WHAT NEEDS TO BE DONE:
Search the material below for the string "setup" and list each line that holds it.
== PROVIDED RECORDS
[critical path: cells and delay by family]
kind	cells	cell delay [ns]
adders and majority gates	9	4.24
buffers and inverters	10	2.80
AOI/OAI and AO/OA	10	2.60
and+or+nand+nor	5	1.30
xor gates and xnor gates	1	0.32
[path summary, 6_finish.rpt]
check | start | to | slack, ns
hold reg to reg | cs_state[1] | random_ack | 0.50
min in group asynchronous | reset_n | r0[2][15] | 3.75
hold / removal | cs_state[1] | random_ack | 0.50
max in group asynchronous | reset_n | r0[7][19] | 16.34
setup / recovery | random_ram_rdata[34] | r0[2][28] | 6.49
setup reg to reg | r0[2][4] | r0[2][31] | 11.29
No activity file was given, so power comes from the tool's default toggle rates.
==> design.v <==
module registerFile(
	input [63:0] WriteData,
	input [4:0] rs1,
	input [4:0] rs2,
	input [4:0] rd,
	output reg [63:0] readData1,
	output reg [63:0] readData2,
	input clk, reset, RegWrite
);
reg [63:0] Registers [31:0];
initial
begin
Registers[0] = 0;
Registers[1] = 0;
Registers[2] = 0;
Registers[3] = 0;
Registers[4] = 0;
Registers[5] = 0;
Registers[6] = 0;
Registers[7] = 0;
Registers[8] = 0;
Registers[9] = 0;
Registers[10] = 0;
Registers[11] = 4;
Registers[12] = 0;
Registers[13] = 0;
Registers[14] = 0;
Registers[15] = 0;
Registers[16] = 0;
Registers[17] = 0;
Registers[18] = 0;
Registers[19] = 0;
Registers[20] = 0;
Registers[21] = 0;
Registers[22] = 0;
Registers[23] = 0;
Registers[24] = 0;
Registers[25] = 0;
Registers[26] = 0;
Registers[27] = 0;
Registers[28] = 0;
Registers[29] = 0;
Registers[30] = 0;
Registers[31] = 0;
end
always @ (clk)
begin
	if (RegWrite) 
		Registers[rd] = WriteData;
end
always@(negedge clk)
begin
	if (reset) 
		begin
			readData1 = 0;
			readData2 = 0;
		end
	else
		begin
			readData1 = Registers[rs1];
			readData2 = Registers[rs2];
		end
end
endmodule
==> design/flow/design.v <==
module Instruction_Memory(
	input [63:0] Inst_Address,
	output reg [31:0] instruction
);
reg [7:0] Instructions [159:0];
reg [7:0] i1;
reg [7:0] i2;
reg [7:0] i3;
reg [7:0] i4;
initial
begin
	Instructions[0] = 8'h93;
	Instructions[1] = 8'h05;
	Instructions[2] = 8'h40;
	Instructions[3] = 8'h00;
	Instructions[4] = 8'h13;
	Instructions[5] = 8'h03;
	Instructions[6] = 8'h00;
	Instructions[7] = 8'h00;
	Instructions[8] = 8'h93;
	Instructions[9] = 8'h03;
	Instructions[10] = 8'h00;
	Instructions[11] = 8'h00;
	Instructions[12] = 8'h93;
	Instructions[13] = 8'h02;
	Instructions[14] = 8'h00;
	Instructions[15] = 8'h00;
	Instructions[16] = 8'h63;
	Instructions[17] = 8'h08;
	Instructions[18] = 8'hb3;
	Instructions[19] = 8'h08;
	Instructions[20] = 8'h93;
	Instructions[21] = 8'h0a;
	Instructions[22] = 8'h00;
	Instructions[23] = 8'h00;
	Instructions[24] = 8'hb3;
	Instructions[25] = 8'h8a;
	Instructions[26] = 8'h6a;
	Instructions[27] = 8'h00;
	Instructions[28] = 8'hb3;
	Instructions[29] = 8'h8a;
	Instructions[30] = 8'h6a;
	Instructions[31] = 8'h00;
	Instructions[32] = 8'hb3;
	Instructions[33] = 8'h8a;
	Instructions[34] = 8'h6a;
	Instructions[35] = 8'h00;
	Instructions[36] = 8'hb3;
	Instructions[37] = 8'h8a;
	Instructions[38] = 8'h6a;
	Instructions[39] = 8'h00;
	Instructions[40] = 8'hb3;
	Instructions[41] = 8'h8a;
	Instructions[42] = 8'h6a;
	Instructions[43] = 8'h00;
	Instructions[44] = 8'hb3;
	Instructions[45] = 8'h8a;
	Instructions[46] = 8'h6a;
	Instructions[47] = 8'h00;
	Instructions[48] = 8'hb3;
	Instructions[49] = 8'h8a;
	Instructions[50] = 8'h6a;
	Instructions[51] = 8'h00;
	Instructions[52] = 8'hb3;
	Instructions[53] = 8'h8a;
	Instructions[54] = 8'h6a;
	Instructions[55] = 8'h00;
	Instructions[56] = 8'h13;
	Instructions[57] = 8'h03;
	Instructions[58] = 8'h13;
	Instructions[59] = 8'h00;
	Instructions[60] = 8'h93;
	Instructions[61] = 8'h03;
	Instructions[62] = 8'h00;
	Instructions[63] = 8'h00;
	Instructions[64] = 8'h93;
	Instructions[65] = 8'h03;
	Instructions[66] = 8'h03;
	Instructions[67] = 8'h00;
	Instructions[68] = 8'he3;
	Instructions[69] = 8'h86;
	Instructions[70] = 8'hb3;
	Instructions[71] = 8'hfc;
	Instructions[72] = 8'h33;
	Instructions[73] = 8'h0b;
	Instructions[74] = 8'h7b;
	Instructions[75] = 8'h00;
	Instructions[76] = 8'h33;
	Instructions[77] = 8'h0b;
	Instructions[78] = 8'h7b;
	Instructions[79] = 8'h00;
	Instructions[80] = 8'h33;
	Instructions[81] = 8'h0b;
	Instructions[82] = 8'h7b;
	Instructions[83] = 8'h00;
	Instructions[84] = 8'h33;
	Instructions[85] = 8'h0b;
	Instructions[86] = 8'h7b;
	Instructions[87] = 8'h00;
	Instructions[88] = 8'h33;
	Instructions[89] = 8'h0b;
	Instructions[90] = 8'h7b;
	Instructions[91] = 8'h00;
	Instructions[92] = 8'h33;
	Instructions[93] = 8'h0b;
	Instructions[94] = 8'h7b;
	Instructions[95] = 8'h00;
	Instructions[96] = 8'h33;
	Instructions[97] = 8'h0b;
	Instructions[98] = 8'h7b;
	Instructions[99] = 8'h00;
	Instructions[100] = 8'h33;
	Instructions[101] = 8'h0b;
	Instructions[102] = 8'h7b;
	Instructions[103] = 8'h00;
	Instructions[104] = 8'h93;
	Instructions[105] = 8'h83;
	Instructions[106] = 8'h13;
	Instructions[107] = 8'h00;
	Instructions[108] = 8'h33;
	Instructions[109] = 8'h87;
	Instructions[110] = 8'h5a;
	Instructions[111] = 8'h00;
	Instructions[112] = 8'hb3;
	Instructions[113] = 8'h07;
	Instructions[114] = 8'h5b;
	Instructions[115] = 8'h00;
	Instructions[116] = 8'h13;
	Instructions[117] = 8'h0b;
	Instructions[118] = 8'h00;
	Instructions[119] = 8'h00;
	Instructions[120] = 8'h03;
	Instructions[121] = 8'h38;
	Instructions[122] = 8'h07;
	Instructions[123] = 8'h00;
	Instructions[124] = 8'h83;
	Instructions[125] = 8'hb8;
	Instructions[126] = 8'h07;
	Instructions[127] = 8'h00;
	Instructions[128] = 8'he3;
	Instructions[129] = 8'h02;
	Instructions[130] = 8'h18;
	Instructions[131] = 8'hfd;
	Instructions[132] = 8'he3;
	Instructions[133] = 8'h40;
	Instructions[134] = 8'h18;
	Instructions[135] = 8'hfd;
	Instructions[136] = 8'h33;
	Instructions[137] = 8'h09;
	Instructions[138] = 8'h00;
	Instructions[139] = 8'h01;
	Instructions[140] = 8'h33;
	Instructions[141] = 8'h08;
	Instructions[142] = 8'h10;
	Instructions[143] = 8'h01;
	Instructions[144] = 8'h23;
	Instructions[145] = 8'h30;
	Instructions[146] = 8'h07;
	Instructions[147] = 8'h01;
	Instructions[148] = 8'hb3;
	Instructions[149] = 8'h08;
	Instructions[150] = 8'h20;
	Instructions[151] = 8'h01;
	Instructions[152] = 8'h23;
	Instructions[153] = 8'hb0;
	Instructions[154] = 8'h17;
	Instructions[155] = 8'h01;
	Instructions[156] = 8'he3;
	Instructions[157] = 8'h04;
	Instructions[158] = 8'h00;
	Instructions[159] = 8'hfa;
end
always @ (Inst_Address)
begin
	i1 = Instructions[Inst_Address];
	i2 = Instructions[Inst_Address + 1];
	i3 = Instructions[Inst_Address + 2];
	i4 = Instructions[Inst_Address + 3];
	instruction = {i4, i3, i2, i1};
end
endmodule
[design/flow/config.mk]
export PLATFORM = sky130hd
export DESIGN_NAME = labsec_count
export DESIGN_NICKNAME = labsec_count
export VERILOG_FILES = /design/flow/design.v
export SDC_FILE = /design/flow/constraint.sdc
export NUM_CORES = 4
export LEC_CHECK = 1
export CORE_UTILIZATION = 30
[design/flow/constraint.sdc]
current_design labsec_count

set clk_period 4.2
set clk_io_pct 0.2

create_clock -name clk0 -period $clk_period [get_ports {clk}]

set non_clock_inputs [all_inputs -no_clocks]
set_input_delay [expr $clk_period * $clk_io_pct] -clock clk0 $non_clock_inputs
set_output_delay [expr $clk_period * $clk_io_pct] -clock clk0 [all_outputs]
[design/flow/design.v]
module labsec_count (
    input wire clk,       
    input wire reset,            
    output reg [6:0] seg1,  
    output reg [6:0] seg0   
);
	 reg one_sec_div_clk;  
    reg [31:0] count;  
    always @(posedge clk or negedge reset) begin
        if (!reset) begin
            count <= 32'd0;
            one_sec_div_clk <= 1'b0;
        end else begin
            if (count == 32'd25000000) begin
                count <= 32'd0;
                one_sec_div_clk <= ~one_sec_div_clk;
            end else begin
                count <= count + 32'd1;
            end
        end
    end	 
    reg [3:0] tens;  
    reg [3:0] ones;  
    always @(posedge one_sec_div_clk or negedge reset) begin
        if (!reset) begin
            tens <= 0;
            ones <= 0;
        end else begin
            if (ones == 9) begin
                ones <= 0;
                if (tens == 9) begin
                    tens <= 0;  
                end else begin
                    tens <= tens + 1;
                end
            end else begin
                ones <= ones + 1;
            end
        end
    end
    always @(*) begin
        case (ones)
            4'd0: seg0 = 7'b1000000;  
            4'd1: seg0 = 7'b1111001;  
            4'd2: seg0 = 7'b0100100;  
            4'd3: seg0 = 7'b0110000;  
            4'd4: seg0 = 7'b0011001;  
            4'd5: seg0 = 7'b0010010;  
            4'd6: seg0 = 7'b0000010;  
            4'd7: seg0 = 7'b1111000;  
            4'd8: seg0 = 7'b0000000;  
            4'd9: seg0 = 7'b0010000;  
            default: seg0 = 7'b1111111;  
        endcase
        case (tens)
            4'd0: seg1 = 7'b1000000;  
            4'd1: seg1 = 7'b1111001;  
            4'd2: seg1 = 7'b0100100;  
            4'd3: seg1 = 7'b0110000;  
            4'd4: seg1 = 7'b0011001;  
            4'd5: seg1 = 7'b0010010;  
            4'd6: seg1 = 7'b0000010;  
            4'd7: seg1 = 7'b1111000;  
            4'd8: seg1 = 7'b0000000;  
            4'd9: seg1 = 7'b0010000;  
            default: seg1 = 7'b1111111;  
        endcase
    end
endmodule
## design.v

```verilog
module vga
(
    input                   I_clk   ,  
    input                   I_rst_n ,  
    output                  O_hs    ,  
    output                  O_vs    ,   
	 output video_on,
	 output p_tick,
	 output [9:0] x,      
    output [9:0] y       
);
parameter       C_H_SYNC_PULSE      =   96  , 
                C_H_BACK_PORCH      =   48  ,
                C_H_ACTIVE_TIME     =   640 ,
                C_H_FRONT_PORCH     =   16  ,
                C_H_LINE_PERIOD     =   800 ;
parameter       C_V_SYNC_PULSE      =   2   , 
                C_V_BACK_PORCH      =   33  ,
                C_V_ACTIVE_TIME     =   480 ,
                C_V_FRONT_PORCH     =   10  ,
                C_V_FRAME_PERIOD    =   525 ;
parameter       C_COLOR_BAR_WIDTH   =   C_H_ACTIVE_TIME / 8  ;  
reg [11:0]      R_h_cnt         ;  
reg [11:0]      R_v_cnt         ;  
reg             R_clk_25M       ;
always @(posedge I_clk or negedge I_rst_n)
begin
    if(!I_rst_n)
        R_clk_25M   <=  1'b0        ;
    else
        R_clk_25M   <=  ~R_clk_25M  ;     
end
assign p_tick = R_clk_25M;
always @(posedge R_clk_25M or negedge I_rst_n)
begin
    if(!I_rst_n)
        R_h_cnt <=  12'd0   ;
    else if(R_h_cnt == C_H_LINE_PERIOD - 1'b1)
        R_h_cnt <=  12'd0   ;
    else
        R_h_cnt <=  R_h_cnt + 1'b1  ;                
end                
assign O_hs =   (R_h_cnt < C_H_SYNC_PULSE) ? 1'b0 : 1'b1    ; 
always @(posedge R_clk_25M or negedge I_rst_n)
begin
    if(!I_rst_n)
        R_v_cnt <=  12'd0   ;
    else if(R_v_cnt == C_V_FRAME_PERIOD - 1'b1)
        R_v_cnt <=  12'd0   ;
    else if(R_h_cnt == C_H_LINE_PERIOD - 1'b1)
        R_v_cnt <=  R_v_cnt + 1'b1  ;
    else
        R_v_cnt <=  R_v_cnt ;                        
end                
assign O_vs =   (R_v_cnt < C_V_SYNC_PULSE) ? 1'b0 : 1'b1    ; 
assign video_on =  (R_h_cnt >= (C_H_SYNC_PULSE + C_H_BACK_PORCH                  ))  &&
                        (R_h_cnt <= (C_H_SYNC_PULSE + C_H_BACK_PORCH + C_H_ACTIVE_TIME))  && 
                        (R_v_cnt >= (C_V_SYNC_PULSE + C_V_BACK_PORCH                  ))  &&
                        (R_v_cnt <= (C_V_SYNC_PULSE + C_V_BACK_PORCH + C_V_ACTIVE_TIME))  ;                     
assign x = R_h_cnt;
assign y = R_v_cnt;
endmodule
```
[./run.sh]
#!/bin/bash
# OpenROAD 26Q1-2900-gdf79404cd8, Yosys 0.63+post, stock flow scripts
make -C /OpenROAD-flow-scripts/flow DESIGN_CONFIG=/design/flow/config.mk WORK_HOME=/design/flow/orfs finish
[./config.mk]
export PLATFORM = sky130hd
export DESIGN_NAME = pixel_generation
export DESIGN_NICKNAME = pixel_generation
export VERILOG_FILES = /design/flow/design.v
export SDC_FILE = /design/flow/constraint.sdc
export NUM_CORES = 4
export LEC_CHECK = 1
export CORE_UTILIZATION = 50
[./constraint.sdc]
current_design pixel_generation

set clk_period 5.9
set clk_io_pct 0.2

create_clock -name clk0 -period $clk_period [get_ports {clk}]
create_clock -name clk1 -period $clk_period [get_ports {div_clk}]

set non_clock_inputs [all_inputs -no_clocks]
set_input_delay [expr $clk_period * $clk_io_pct] -clock clk0 $non_clock_inputs
set_output_delay [expr $clk_period * $clk_io_pct] -clock clk0 [all_outputs]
====
ANSWER BELOW:
setup / recovery | random_ram_rdata[34] | r0[2][28] | 6.49
setup reg to reg | r0[2][4] | r0[2][31] | 11.29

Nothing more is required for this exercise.